Holing up at Greenhouse FX Studios in Tampa and self-produced by Rutan himself it is surprising that “Conquering the Throne” sounds as good as it does. Just two years later this very same facility would produce Diabolic’s second album “Subterraneal Magnitude”. That is an album that doesn’t sound nearly as vibrant, earthy and rich in tones as this Hate Eternal debut. This is surprising because it would be produced by the very same Wes Garren. Although this session would span several months, and Diabolic would use the facility for mere days in their recording session two years down the line. Similarly additional mastering was done by Juan ‘Punchy’ Gonzalez, who besides being the resident live sound engineer with Morbid Angel, would also run his own studio compound with Diet Of Worms. The very compound that would drag Morbid Angel into the darkest abyss of mediocrity for what was arguably its weakest offering, the universally despised (but retroactively loved) “Heretic”. Thankfully does the sheer amount of talent in its membership far outweigh the production qualms that strike against it. “Conquering the Throne” does live up to its name, conquering it does.

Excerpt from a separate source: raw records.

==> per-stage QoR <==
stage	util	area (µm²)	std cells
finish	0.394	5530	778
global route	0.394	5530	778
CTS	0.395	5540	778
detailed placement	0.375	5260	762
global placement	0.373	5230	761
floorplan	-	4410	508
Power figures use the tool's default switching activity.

The Hans Memling painting (a small section from right-hand panel of the “Last Judgment” tryptich) that adorns its cover fits the package rather exquisitely. Just like the souls of the damned being dragged to Hell, so does this record drag the listener into the most savage interpretation of the genre. It are only the esoteric leads and solos by Erik Rutan and Doug Cerrito that offer some brief respite in this whirlwind of blastbeats and high velocity aural obliteration. What the band lacks in subtlety it makes up in intensity, and while these songs are hardly the thing of legend (or memorability) the sheer conviction with which the band deliver these tracks inspires respect. It are only the two songs in the middle of the album that stand out from the pack. ‘By His Own Decree’ and ‘The Creed Of Chaotic Divinity’ are far more diverse in terms of structure, and both rely on Yeung’s rolling drums to push it forward. It also beneficial that both are blessed with a catchy chorus which are something that is sorely absent in the remainder of the cuts. Boasting the amount of talent that it has it is not surprising that this record is more about showcasing the members individual - and collective skill at their instrument of choice. While this can hardly be held against the band, it was one of the turning points in the genre as a whole where skill suddenly became more important than songwriting.